PROBLEM TO WORK ON:
Each line in the listing below that contains "summed" should be returned.
%%
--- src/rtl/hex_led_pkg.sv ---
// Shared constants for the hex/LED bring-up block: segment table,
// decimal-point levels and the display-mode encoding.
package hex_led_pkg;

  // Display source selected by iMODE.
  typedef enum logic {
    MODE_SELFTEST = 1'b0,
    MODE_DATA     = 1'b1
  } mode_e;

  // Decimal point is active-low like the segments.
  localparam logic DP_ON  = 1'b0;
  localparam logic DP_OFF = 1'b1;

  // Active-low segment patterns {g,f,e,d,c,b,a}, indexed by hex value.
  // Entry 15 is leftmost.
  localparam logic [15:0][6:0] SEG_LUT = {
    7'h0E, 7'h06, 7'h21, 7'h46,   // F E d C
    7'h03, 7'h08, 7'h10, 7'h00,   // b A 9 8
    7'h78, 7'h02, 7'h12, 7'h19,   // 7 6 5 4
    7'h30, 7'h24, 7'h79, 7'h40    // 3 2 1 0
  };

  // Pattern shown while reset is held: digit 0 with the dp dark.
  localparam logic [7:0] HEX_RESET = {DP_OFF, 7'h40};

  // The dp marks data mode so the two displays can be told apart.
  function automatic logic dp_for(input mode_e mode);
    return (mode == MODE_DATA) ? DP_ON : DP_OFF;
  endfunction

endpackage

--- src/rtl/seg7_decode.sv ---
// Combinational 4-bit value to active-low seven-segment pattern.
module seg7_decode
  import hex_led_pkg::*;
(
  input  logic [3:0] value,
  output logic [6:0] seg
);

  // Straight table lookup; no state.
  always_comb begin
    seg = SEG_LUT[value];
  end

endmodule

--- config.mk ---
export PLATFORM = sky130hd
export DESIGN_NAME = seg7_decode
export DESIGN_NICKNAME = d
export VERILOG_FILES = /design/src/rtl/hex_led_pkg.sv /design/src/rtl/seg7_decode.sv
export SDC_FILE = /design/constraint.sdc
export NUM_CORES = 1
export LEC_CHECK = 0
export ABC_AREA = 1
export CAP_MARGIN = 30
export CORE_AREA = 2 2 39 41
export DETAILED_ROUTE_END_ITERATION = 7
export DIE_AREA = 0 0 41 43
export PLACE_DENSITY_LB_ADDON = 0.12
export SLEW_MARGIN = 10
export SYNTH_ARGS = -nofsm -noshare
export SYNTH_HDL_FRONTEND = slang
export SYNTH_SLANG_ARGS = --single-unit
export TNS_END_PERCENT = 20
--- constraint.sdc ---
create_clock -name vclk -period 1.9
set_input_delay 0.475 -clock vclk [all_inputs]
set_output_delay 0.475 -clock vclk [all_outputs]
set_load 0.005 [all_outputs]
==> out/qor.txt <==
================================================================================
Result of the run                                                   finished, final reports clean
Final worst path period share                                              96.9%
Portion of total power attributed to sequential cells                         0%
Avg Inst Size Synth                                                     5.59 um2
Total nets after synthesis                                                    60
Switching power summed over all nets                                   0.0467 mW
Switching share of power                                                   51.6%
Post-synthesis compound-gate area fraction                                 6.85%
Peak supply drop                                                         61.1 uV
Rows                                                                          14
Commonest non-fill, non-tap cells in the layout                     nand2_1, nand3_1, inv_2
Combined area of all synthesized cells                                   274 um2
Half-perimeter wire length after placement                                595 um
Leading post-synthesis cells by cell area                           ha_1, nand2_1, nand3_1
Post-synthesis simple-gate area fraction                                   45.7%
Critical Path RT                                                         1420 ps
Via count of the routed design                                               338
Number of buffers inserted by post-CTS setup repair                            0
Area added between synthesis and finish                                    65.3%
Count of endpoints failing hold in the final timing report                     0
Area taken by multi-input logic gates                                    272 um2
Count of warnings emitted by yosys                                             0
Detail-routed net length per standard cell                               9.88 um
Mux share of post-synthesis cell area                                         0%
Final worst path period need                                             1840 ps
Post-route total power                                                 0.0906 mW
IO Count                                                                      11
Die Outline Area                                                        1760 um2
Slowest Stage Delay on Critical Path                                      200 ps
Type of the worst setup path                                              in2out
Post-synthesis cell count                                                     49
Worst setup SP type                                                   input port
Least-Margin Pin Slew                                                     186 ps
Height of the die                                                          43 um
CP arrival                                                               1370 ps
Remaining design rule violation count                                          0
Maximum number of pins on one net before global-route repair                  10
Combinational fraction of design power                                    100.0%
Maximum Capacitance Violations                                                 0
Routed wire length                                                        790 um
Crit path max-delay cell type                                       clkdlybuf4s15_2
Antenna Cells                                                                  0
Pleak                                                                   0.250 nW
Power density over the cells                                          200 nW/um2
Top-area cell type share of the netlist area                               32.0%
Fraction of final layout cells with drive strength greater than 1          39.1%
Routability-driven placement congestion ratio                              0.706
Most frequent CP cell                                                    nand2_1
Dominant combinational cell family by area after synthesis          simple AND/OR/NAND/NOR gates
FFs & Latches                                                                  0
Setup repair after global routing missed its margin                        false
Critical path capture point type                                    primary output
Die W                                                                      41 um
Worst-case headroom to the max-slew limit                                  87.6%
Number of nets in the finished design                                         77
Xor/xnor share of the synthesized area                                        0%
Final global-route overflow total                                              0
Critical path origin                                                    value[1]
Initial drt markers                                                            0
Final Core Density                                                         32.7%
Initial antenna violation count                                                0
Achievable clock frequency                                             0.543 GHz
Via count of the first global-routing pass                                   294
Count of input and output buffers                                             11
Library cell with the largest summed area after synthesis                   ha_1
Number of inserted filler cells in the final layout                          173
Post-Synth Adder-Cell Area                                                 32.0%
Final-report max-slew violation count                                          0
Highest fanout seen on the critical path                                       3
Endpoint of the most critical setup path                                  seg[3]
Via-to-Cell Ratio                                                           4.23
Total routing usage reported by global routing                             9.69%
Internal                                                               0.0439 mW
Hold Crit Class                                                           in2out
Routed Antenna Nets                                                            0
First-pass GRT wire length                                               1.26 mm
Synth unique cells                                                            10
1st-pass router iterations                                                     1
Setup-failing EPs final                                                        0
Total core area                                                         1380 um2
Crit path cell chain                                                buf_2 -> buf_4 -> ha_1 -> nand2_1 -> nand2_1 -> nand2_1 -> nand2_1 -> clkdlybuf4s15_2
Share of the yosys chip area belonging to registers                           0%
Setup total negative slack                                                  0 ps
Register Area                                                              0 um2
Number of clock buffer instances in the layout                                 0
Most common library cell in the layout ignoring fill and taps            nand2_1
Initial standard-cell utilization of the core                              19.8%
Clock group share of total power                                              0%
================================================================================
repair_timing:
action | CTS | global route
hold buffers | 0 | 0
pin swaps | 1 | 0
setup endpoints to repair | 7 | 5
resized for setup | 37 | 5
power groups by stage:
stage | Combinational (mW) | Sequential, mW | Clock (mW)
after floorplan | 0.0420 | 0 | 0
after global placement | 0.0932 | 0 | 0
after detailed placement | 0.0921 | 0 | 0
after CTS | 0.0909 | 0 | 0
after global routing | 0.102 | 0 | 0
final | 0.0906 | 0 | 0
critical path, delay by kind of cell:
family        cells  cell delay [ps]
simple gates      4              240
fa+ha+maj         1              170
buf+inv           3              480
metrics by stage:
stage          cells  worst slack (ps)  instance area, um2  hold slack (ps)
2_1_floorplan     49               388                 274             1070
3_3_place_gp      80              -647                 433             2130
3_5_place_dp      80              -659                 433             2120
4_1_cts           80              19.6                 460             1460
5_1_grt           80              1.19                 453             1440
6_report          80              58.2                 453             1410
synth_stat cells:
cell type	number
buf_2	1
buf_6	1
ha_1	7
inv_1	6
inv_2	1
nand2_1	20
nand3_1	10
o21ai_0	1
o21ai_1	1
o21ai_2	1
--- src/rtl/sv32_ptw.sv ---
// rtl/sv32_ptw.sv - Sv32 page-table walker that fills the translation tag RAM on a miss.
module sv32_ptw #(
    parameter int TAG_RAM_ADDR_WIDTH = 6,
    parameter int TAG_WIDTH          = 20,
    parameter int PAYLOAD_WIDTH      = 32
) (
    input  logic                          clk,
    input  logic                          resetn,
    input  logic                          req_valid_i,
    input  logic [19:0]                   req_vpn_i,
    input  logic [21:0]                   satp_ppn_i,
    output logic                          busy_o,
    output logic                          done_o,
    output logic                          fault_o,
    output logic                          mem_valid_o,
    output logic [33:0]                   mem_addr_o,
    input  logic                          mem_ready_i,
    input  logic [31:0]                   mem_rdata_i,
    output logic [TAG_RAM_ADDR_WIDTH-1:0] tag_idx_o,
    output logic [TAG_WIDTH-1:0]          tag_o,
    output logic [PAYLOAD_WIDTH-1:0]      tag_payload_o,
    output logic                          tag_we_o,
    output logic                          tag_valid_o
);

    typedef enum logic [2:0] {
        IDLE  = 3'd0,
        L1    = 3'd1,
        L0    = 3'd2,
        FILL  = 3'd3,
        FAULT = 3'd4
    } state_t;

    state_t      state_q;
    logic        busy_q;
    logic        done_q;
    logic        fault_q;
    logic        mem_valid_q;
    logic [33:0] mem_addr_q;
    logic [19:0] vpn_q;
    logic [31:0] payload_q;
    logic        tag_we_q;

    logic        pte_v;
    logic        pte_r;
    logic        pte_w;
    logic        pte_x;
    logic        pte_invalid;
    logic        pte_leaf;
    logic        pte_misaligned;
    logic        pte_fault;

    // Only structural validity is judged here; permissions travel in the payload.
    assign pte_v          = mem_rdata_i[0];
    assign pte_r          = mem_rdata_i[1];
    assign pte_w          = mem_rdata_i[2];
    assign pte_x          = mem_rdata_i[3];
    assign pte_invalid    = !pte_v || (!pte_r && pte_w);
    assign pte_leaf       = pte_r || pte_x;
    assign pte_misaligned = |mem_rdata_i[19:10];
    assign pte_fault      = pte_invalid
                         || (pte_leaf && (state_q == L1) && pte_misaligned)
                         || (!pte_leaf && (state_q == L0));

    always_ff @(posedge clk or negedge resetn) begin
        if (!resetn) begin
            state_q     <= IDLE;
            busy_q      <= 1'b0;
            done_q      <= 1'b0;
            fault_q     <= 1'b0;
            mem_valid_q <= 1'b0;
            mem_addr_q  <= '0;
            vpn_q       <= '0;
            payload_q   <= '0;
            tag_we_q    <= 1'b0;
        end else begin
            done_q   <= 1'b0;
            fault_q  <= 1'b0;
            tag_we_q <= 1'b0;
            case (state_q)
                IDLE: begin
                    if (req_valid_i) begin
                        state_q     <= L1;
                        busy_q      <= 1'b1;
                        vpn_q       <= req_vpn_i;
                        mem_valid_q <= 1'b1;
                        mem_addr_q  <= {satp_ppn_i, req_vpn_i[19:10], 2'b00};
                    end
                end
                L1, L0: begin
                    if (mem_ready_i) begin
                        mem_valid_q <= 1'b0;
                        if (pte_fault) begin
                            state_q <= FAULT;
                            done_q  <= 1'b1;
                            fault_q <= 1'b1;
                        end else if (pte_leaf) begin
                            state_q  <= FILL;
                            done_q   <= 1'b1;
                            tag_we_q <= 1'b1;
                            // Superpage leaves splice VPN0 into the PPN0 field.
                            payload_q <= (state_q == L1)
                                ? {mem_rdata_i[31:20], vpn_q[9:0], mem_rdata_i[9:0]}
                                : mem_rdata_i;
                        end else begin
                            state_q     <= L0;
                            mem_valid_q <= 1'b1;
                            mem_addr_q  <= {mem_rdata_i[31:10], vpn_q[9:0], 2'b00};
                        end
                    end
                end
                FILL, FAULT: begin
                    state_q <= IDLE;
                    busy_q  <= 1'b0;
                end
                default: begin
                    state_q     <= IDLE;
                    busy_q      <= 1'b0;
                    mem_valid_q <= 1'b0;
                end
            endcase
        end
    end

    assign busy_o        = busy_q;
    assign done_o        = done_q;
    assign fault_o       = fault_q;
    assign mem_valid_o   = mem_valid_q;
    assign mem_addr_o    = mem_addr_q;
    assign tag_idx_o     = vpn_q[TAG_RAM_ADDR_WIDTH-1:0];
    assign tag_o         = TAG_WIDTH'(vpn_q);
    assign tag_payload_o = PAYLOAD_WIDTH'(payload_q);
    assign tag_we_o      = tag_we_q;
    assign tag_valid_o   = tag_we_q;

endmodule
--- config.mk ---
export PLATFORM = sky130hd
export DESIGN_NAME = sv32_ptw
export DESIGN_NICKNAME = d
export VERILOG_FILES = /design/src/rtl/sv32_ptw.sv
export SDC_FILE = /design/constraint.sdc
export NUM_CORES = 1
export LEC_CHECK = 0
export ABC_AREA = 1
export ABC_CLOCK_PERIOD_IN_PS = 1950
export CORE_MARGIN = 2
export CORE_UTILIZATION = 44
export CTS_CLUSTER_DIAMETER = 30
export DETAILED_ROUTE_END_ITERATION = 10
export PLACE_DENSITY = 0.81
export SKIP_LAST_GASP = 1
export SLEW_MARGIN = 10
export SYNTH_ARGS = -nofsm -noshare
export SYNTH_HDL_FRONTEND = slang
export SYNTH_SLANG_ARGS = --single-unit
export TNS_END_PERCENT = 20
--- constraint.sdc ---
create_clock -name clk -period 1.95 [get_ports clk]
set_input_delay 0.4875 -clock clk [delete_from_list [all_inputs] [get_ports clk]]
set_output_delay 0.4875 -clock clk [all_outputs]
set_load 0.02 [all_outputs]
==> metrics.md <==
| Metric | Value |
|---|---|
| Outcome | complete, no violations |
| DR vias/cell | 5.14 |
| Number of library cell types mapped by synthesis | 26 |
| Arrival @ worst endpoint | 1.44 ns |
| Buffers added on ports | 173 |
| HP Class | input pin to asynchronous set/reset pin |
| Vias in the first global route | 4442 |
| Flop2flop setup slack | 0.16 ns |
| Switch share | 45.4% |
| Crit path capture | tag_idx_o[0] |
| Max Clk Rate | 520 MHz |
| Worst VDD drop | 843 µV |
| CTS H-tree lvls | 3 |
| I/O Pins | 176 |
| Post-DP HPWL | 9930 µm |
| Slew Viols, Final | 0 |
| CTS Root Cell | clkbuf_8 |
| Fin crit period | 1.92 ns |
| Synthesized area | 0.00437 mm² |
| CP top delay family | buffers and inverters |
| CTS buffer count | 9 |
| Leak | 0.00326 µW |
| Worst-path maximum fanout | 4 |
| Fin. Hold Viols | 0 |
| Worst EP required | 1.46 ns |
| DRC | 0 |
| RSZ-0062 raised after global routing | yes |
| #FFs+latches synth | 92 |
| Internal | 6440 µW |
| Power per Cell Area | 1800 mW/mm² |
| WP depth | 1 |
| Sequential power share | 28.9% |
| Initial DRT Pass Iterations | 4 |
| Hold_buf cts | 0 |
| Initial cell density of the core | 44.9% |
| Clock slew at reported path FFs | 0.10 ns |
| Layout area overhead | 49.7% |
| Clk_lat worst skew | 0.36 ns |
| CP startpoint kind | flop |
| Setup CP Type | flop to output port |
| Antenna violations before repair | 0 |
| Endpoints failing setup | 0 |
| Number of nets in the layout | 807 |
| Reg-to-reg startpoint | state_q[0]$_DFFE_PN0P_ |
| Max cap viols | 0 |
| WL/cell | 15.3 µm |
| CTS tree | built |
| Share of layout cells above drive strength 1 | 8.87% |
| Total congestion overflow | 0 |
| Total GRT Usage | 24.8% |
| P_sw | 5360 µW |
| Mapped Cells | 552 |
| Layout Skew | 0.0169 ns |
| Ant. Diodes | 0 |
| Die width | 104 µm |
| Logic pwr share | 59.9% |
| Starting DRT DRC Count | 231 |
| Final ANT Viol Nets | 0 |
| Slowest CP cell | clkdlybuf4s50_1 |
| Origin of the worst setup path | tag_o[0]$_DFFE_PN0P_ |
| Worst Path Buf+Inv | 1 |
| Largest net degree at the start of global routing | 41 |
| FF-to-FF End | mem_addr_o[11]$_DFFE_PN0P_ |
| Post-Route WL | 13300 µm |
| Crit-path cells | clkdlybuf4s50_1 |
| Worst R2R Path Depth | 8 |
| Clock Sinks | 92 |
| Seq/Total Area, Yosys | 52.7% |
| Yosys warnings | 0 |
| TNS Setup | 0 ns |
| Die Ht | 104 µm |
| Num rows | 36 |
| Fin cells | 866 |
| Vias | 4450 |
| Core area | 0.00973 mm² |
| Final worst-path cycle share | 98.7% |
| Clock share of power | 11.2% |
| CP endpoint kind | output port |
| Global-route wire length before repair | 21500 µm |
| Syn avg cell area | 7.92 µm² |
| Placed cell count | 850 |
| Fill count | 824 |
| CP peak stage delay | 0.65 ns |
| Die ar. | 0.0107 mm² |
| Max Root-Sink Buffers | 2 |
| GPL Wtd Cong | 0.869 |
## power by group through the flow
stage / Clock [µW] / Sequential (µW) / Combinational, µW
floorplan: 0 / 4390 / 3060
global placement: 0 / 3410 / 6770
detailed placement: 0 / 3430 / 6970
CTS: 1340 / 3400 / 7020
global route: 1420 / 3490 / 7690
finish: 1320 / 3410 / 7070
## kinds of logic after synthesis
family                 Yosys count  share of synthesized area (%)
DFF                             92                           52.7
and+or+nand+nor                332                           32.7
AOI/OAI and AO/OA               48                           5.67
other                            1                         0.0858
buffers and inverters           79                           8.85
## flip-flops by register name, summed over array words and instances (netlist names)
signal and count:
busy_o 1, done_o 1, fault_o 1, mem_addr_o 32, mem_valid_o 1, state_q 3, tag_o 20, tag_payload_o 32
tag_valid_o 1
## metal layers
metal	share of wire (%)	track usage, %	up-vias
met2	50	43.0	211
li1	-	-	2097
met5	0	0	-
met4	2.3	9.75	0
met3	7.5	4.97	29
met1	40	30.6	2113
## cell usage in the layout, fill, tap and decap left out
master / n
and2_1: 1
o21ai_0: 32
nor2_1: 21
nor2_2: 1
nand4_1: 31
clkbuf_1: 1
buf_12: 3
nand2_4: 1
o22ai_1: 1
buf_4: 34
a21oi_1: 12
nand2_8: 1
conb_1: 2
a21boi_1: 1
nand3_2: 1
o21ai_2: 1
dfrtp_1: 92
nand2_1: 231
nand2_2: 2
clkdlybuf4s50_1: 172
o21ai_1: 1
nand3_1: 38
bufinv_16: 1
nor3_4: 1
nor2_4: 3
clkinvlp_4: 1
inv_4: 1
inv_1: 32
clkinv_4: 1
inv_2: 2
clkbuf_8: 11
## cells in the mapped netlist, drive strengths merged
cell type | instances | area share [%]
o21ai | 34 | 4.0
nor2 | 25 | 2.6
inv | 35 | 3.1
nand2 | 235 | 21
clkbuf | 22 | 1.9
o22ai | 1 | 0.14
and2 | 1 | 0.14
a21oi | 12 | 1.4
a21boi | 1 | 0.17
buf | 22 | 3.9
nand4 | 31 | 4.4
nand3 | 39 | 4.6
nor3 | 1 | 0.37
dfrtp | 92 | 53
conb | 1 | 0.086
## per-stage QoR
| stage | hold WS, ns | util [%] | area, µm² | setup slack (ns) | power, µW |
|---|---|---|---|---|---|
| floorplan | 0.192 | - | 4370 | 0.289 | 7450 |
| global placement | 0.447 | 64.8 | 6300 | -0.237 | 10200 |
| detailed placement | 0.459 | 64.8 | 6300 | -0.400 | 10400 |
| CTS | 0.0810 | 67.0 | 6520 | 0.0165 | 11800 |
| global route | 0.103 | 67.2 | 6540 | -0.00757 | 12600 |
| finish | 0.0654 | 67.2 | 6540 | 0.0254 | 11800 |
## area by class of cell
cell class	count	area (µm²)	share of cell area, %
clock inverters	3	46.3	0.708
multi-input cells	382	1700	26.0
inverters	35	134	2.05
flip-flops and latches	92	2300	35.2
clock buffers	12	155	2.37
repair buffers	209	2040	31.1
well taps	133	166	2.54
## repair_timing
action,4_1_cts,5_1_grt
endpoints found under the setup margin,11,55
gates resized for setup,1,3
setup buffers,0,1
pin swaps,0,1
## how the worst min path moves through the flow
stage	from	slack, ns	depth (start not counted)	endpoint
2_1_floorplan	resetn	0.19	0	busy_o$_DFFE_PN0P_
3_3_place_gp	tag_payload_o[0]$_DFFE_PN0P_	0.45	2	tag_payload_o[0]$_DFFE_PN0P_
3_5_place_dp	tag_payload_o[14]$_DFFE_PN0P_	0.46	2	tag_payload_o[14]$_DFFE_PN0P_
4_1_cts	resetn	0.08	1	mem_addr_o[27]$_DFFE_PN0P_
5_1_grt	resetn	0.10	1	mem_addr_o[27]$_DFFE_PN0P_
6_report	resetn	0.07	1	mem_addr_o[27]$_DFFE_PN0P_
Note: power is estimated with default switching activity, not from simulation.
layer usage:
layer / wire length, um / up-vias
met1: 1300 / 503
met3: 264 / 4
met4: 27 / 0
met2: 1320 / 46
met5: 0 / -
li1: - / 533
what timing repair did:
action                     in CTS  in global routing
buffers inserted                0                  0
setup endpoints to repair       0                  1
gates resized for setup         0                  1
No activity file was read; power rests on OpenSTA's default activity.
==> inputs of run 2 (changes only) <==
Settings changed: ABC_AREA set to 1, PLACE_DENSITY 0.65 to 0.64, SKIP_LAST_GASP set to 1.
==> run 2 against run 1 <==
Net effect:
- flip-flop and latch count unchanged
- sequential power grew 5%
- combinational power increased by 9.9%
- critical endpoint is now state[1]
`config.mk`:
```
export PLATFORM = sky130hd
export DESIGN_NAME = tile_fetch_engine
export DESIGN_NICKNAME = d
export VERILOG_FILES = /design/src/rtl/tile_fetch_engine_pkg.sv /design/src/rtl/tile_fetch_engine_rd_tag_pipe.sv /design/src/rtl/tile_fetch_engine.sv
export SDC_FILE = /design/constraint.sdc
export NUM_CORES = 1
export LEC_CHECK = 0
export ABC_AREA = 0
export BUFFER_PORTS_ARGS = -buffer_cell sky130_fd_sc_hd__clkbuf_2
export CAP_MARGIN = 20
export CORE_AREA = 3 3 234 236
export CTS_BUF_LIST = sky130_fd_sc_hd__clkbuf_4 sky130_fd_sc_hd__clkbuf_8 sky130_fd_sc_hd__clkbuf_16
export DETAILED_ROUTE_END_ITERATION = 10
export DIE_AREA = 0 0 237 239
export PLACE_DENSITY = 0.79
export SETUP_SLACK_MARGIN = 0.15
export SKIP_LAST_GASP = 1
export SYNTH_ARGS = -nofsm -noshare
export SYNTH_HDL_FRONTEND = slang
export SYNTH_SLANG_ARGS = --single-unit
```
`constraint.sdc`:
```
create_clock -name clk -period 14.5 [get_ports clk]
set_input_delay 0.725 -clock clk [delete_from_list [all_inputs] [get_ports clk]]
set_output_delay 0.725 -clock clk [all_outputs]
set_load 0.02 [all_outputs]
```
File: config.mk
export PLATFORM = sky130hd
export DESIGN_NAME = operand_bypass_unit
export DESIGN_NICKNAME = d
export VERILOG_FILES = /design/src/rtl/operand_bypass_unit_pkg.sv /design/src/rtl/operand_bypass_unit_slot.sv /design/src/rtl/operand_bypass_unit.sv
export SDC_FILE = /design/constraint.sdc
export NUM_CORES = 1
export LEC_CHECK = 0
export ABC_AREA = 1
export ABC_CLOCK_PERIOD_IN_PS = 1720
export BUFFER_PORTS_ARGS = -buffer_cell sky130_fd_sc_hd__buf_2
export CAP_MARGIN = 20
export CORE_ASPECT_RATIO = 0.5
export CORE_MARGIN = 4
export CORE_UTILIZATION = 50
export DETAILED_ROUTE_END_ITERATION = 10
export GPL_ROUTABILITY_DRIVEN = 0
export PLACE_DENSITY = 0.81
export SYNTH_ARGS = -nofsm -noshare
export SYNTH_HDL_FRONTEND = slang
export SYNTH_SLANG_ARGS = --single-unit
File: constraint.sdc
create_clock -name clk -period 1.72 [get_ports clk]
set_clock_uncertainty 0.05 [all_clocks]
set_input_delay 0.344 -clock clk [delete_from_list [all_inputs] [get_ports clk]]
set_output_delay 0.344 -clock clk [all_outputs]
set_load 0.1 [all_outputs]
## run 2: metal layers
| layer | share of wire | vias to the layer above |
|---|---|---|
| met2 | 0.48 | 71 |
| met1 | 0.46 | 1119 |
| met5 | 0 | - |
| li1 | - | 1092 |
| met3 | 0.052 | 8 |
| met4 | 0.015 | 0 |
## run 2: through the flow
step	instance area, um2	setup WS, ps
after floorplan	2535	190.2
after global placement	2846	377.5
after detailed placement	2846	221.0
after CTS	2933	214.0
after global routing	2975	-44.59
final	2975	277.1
%%
ANSWER BOX:
Switching power summed over all nets                                   0.0467 mW
Library cell with the largest summed area after synthesis                   ha_1
## flip-flops by register name, summed over array words and instances (netlist names)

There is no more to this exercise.